(Stored dataset items)
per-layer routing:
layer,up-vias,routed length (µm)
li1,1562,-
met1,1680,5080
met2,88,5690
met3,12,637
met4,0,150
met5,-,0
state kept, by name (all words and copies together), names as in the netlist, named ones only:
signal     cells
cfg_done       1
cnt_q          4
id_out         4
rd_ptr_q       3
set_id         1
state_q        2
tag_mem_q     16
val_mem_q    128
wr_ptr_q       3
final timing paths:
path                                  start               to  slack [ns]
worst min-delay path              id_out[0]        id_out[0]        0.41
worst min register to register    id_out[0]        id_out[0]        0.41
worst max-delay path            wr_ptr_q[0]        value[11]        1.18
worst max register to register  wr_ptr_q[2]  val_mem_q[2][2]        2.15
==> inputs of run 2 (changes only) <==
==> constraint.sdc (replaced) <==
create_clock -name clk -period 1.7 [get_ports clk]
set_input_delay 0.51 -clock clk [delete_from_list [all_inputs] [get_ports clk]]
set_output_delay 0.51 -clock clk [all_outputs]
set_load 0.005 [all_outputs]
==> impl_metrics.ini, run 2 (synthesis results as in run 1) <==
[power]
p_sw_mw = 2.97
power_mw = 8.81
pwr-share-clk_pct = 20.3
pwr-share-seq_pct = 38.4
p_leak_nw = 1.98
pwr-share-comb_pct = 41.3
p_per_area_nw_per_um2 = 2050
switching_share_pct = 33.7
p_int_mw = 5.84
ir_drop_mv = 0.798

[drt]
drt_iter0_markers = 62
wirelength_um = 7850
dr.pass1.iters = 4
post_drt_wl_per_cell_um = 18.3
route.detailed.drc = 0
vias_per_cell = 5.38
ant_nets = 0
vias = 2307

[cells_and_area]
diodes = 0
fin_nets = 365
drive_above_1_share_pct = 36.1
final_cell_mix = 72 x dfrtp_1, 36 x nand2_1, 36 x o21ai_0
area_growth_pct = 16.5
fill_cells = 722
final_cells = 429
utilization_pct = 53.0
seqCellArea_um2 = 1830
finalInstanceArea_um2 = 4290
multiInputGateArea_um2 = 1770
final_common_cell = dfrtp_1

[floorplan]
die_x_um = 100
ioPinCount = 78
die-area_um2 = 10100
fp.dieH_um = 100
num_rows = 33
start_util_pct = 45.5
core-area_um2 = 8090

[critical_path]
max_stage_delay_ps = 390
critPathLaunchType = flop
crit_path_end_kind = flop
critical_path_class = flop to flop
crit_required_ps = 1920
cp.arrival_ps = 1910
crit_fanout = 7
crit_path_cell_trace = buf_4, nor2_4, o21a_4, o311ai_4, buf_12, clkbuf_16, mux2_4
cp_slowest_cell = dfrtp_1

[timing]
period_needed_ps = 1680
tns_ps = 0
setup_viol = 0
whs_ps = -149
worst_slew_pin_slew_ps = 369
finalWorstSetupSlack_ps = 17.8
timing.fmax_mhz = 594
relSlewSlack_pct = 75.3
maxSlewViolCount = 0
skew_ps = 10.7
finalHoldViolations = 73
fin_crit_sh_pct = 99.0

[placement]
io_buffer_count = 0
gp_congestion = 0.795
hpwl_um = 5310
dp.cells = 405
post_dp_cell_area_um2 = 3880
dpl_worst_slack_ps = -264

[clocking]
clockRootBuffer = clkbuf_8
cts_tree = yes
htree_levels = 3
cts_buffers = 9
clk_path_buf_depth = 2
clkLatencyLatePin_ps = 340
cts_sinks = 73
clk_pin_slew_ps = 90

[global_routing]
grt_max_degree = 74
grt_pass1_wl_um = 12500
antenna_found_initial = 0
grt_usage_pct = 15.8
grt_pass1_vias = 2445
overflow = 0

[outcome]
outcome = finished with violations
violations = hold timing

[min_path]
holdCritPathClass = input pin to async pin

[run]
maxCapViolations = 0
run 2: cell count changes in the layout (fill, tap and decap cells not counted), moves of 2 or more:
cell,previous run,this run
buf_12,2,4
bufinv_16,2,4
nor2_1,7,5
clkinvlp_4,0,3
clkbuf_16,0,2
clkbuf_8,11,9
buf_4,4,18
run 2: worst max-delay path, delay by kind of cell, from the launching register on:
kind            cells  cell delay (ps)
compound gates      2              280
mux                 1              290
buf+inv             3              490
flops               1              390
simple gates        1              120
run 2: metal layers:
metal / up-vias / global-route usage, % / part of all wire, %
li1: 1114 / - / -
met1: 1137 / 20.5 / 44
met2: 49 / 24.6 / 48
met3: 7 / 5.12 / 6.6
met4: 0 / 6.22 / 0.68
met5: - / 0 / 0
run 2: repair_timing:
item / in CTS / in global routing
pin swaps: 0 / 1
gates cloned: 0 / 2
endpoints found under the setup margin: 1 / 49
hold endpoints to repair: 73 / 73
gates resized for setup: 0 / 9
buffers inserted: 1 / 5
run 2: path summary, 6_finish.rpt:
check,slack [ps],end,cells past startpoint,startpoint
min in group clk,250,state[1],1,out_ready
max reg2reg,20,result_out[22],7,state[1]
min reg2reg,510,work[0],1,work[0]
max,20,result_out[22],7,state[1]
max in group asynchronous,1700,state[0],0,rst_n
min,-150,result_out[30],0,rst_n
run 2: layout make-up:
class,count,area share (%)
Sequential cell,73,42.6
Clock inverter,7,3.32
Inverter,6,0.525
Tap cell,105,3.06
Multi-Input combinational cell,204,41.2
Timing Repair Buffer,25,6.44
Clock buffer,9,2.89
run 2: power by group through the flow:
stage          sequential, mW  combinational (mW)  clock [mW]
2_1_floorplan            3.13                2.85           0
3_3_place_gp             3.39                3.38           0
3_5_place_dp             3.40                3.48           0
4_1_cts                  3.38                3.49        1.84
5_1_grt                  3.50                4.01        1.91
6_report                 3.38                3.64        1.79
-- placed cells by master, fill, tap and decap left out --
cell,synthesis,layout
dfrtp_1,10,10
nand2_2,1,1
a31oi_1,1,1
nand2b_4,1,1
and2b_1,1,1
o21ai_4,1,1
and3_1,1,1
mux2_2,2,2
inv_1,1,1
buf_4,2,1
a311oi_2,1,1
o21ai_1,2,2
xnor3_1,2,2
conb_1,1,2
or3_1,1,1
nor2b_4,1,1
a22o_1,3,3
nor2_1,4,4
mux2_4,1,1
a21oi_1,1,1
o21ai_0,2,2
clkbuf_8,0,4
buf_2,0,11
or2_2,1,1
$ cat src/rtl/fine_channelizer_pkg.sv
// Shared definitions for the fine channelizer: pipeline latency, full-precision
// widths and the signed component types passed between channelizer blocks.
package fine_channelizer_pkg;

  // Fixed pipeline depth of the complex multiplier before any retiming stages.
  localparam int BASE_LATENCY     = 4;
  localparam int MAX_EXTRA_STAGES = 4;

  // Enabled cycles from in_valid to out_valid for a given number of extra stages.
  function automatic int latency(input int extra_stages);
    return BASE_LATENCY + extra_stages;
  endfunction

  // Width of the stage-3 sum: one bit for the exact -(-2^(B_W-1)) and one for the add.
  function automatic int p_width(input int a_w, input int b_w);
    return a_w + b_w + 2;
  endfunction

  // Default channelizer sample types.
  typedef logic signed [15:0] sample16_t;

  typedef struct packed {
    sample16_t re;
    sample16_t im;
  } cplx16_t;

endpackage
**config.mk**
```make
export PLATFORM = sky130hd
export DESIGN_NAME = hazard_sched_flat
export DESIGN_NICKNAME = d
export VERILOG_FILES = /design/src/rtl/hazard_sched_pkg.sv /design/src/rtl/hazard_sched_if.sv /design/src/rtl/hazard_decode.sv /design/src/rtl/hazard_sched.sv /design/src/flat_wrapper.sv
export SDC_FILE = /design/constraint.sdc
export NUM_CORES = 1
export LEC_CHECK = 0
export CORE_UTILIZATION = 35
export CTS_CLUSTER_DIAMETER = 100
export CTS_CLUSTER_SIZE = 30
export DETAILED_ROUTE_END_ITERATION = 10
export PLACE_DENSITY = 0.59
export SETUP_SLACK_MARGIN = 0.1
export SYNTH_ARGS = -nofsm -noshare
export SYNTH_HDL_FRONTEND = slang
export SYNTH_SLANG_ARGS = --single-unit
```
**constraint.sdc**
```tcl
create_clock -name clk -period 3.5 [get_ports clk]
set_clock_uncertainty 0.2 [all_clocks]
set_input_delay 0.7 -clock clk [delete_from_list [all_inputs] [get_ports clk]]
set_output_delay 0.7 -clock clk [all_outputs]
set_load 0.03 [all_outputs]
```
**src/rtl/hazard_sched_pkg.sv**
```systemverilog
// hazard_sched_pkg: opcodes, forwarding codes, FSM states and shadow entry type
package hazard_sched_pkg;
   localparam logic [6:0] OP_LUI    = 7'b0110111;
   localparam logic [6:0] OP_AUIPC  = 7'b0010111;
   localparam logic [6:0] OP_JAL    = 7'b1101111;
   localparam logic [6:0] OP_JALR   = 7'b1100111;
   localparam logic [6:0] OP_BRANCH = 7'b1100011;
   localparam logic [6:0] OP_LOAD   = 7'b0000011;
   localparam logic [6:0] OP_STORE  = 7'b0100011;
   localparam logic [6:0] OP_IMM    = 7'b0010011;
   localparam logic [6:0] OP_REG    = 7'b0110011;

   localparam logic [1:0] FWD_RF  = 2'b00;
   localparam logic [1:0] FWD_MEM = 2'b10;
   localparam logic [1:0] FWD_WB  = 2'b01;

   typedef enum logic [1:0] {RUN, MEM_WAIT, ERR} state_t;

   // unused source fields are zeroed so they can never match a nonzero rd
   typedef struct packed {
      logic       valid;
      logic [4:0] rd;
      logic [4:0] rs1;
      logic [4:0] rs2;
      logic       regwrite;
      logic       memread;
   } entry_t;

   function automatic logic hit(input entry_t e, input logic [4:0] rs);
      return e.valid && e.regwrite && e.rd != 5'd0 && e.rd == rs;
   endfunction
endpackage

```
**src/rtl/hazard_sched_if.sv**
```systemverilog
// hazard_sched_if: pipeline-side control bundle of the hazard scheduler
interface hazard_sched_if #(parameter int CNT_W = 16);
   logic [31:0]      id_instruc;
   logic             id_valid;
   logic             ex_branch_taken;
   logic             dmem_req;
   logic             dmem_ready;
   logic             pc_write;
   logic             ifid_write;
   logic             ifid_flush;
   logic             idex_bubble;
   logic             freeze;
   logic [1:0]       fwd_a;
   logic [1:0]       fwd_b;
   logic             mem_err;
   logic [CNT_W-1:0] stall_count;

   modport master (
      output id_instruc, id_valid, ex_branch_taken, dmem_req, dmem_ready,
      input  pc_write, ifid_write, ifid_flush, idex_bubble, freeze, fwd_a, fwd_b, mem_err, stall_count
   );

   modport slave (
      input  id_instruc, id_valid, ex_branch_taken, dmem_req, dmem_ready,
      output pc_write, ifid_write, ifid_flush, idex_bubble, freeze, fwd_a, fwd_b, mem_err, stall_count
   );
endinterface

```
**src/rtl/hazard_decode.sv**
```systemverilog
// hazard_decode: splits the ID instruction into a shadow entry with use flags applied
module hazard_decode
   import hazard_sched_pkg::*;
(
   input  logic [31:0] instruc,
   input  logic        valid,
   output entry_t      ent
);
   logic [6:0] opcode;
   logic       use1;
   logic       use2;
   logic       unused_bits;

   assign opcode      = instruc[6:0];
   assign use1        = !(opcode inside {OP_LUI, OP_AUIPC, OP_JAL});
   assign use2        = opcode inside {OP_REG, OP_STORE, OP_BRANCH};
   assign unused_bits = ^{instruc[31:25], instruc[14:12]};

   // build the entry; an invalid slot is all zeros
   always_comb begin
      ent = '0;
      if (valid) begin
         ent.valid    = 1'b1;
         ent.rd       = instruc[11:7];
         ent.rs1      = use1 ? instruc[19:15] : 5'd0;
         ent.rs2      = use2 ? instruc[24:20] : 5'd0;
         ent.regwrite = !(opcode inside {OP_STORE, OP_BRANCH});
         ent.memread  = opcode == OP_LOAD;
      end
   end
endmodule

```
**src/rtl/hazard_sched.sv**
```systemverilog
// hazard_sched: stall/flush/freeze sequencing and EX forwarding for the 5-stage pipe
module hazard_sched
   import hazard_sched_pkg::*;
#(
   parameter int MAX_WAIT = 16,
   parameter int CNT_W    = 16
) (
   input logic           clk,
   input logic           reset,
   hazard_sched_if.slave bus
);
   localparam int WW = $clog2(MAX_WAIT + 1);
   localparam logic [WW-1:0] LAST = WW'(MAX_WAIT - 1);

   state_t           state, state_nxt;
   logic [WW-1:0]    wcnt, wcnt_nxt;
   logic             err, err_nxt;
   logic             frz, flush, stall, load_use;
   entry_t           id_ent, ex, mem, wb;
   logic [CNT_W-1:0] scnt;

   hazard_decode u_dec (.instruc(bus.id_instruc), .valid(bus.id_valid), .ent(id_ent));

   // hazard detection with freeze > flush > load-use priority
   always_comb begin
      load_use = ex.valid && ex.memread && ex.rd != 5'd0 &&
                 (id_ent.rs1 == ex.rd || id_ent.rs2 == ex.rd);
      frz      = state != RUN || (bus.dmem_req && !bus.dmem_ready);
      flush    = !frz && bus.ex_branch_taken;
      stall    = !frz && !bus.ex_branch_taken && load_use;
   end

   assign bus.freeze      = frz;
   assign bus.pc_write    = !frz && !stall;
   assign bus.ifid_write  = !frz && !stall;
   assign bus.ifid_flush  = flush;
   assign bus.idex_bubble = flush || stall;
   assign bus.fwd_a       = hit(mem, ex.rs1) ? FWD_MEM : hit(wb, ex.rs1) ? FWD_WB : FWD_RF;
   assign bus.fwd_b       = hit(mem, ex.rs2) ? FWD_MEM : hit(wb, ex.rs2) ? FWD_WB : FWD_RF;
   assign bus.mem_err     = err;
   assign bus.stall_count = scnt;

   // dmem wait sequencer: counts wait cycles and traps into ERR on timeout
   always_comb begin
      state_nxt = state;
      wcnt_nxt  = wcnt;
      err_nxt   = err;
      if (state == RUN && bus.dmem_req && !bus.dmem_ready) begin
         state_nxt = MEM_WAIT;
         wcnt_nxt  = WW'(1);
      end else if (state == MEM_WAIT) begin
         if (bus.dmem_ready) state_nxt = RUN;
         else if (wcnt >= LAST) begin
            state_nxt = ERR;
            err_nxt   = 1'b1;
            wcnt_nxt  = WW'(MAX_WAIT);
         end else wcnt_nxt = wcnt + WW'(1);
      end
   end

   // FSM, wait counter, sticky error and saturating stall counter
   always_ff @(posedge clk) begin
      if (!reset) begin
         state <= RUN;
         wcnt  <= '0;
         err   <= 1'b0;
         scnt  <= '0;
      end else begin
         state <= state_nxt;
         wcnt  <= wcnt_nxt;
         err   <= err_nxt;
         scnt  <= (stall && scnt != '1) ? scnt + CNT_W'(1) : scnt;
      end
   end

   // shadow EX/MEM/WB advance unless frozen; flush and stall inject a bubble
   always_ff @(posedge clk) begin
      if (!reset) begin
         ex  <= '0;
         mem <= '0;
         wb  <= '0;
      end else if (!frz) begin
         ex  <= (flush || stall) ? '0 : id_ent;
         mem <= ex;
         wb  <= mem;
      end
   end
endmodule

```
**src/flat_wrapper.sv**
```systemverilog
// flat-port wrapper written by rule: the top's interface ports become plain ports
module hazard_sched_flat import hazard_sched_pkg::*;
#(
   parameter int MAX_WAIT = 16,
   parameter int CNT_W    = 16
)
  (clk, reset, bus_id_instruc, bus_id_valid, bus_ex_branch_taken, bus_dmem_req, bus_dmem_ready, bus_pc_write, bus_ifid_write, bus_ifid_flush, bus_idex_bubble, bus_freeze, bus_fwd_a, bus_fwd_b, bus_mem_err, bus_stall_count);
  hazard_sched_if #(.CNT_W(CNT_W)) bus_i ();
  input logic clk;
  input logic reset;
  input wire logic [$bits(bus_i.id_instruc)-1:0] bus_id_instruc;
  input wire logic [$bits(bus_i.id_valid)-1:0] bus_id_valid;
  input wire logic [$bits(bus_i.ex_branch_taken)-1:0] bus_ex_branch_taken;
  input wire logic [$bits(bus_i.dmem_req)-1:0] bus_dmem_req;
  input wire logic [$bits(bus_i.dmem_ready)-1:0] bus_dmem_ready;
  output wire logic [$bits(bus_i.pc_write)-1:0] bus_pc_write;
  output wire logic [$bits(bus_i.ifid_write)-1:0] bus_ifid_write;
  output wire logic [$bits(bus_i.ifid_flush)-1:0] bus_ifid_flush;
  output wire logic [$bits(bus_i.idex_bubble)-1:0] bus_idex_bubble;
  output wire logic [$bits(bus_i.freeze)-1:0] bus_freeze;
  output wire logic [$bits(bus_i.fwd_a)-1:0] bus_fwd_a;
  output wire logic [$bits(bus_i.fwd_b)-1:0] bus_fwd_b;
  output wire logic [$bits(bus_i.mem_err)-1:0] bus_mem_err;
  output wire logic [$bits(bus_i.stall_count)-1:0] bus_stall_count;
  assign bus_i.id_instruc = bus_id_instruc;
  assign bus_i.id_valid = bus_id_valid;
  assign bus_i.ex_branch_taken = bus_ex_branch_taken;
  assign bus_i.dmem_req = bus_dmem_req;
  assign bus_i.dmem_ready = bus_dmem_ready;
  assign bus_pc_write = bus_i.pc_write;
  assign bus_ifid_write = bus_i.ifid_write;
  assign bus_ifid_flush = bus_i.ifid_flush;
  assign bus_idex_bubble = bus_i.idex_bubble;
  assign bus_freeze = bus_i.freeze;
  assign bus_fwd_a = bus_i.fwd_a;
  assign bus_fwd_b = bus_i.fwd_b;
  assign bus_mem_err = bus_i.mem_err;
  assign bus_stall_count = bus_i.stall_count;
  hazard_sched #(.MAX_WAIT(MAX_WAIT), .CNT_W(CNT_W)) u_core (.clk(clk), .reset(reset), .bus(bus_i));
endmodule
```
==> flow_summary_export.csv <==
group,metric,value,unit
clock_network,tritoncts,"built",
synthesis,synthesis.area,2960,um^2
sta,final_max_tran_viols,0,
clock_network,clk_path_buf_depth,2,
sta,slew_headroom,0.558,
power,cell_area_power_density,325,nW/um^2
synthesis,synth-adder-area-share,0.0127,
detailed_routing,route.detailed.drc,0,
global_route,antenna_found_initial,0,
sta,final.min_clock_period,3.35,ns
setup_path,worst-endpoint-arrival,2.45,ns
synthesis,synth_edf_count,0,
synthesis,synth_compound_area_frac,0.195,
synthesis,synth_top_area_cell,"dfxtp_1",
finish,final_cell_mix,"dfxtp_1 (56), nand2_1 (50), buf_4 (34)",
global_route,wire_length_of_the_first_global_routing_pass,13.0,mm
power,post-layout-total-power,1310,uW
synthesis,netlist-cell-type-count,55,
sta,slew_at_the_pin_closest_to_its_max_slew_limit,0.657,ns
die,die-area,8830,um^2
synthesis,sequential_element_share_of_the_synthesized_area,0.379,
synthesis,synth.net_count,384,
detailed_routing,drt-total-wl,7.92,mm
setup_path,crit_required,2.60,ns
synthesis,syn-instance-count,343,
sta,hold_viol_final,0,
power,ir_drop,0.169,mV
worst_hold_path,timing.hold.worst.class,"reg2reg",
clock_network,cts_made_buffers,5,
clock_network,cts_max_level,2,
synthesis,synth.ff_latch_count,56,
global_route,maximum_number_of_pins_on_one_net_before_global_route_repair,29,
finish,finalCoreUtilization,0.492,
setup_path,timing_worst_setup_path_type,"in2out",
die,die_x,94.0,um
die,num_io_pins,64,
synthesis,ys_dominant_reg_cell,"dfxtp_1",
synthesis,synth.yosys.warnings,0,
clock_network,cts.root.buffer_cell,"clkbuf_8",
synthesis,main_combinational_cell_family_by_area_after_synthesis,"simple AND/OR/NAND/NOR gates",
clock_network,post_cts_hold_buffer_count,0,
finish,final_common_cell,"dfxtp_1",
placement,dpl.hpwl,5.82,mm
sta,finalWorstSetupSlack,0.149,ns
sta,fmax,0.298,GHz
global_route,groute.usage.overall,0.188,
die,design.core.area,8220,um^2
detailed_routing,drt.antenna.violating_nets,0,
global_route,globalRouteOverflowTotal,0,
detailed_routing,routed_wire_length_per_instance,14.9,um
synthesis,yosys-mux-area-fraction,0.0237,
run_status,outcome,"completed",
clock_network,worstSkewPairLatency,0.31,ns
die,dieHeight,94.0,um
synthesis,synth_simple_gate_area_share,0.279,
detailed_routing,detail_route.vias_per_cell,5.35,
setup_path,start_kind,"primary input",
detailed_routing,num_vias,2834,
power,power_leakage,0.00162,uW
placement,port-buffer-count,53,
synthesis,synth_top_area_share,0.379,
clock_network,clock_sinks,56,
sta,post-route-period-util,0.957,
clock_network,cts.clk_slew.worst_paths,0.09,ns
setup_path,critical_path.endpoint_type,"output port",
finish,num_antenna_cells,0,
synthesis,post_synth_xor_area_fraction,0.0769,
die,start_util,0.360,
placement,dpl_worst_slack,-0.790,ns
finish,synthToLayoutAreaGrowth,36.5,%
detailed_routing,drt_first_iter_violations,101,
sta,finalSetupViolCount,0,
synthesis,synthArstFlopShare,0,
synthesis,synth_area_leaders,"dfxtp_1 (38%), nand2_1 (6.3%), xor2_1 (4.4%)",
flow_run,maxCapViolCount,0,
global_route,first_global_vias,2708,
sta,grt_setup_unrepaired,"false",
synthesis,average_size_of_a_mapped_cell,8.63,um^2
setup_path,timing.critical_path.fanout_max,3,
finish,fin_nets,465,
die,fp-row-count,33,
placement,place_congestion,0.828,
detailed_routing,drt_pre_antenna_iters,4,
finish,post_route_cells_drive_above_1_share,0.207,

=== Instructions to follow ===
Each line of the entries where the string "metal" occurs should be shown.

=== Result for this exercise ===
run 2: metal layers:
metal / up-vias / global-route usage, % / part of all wire, %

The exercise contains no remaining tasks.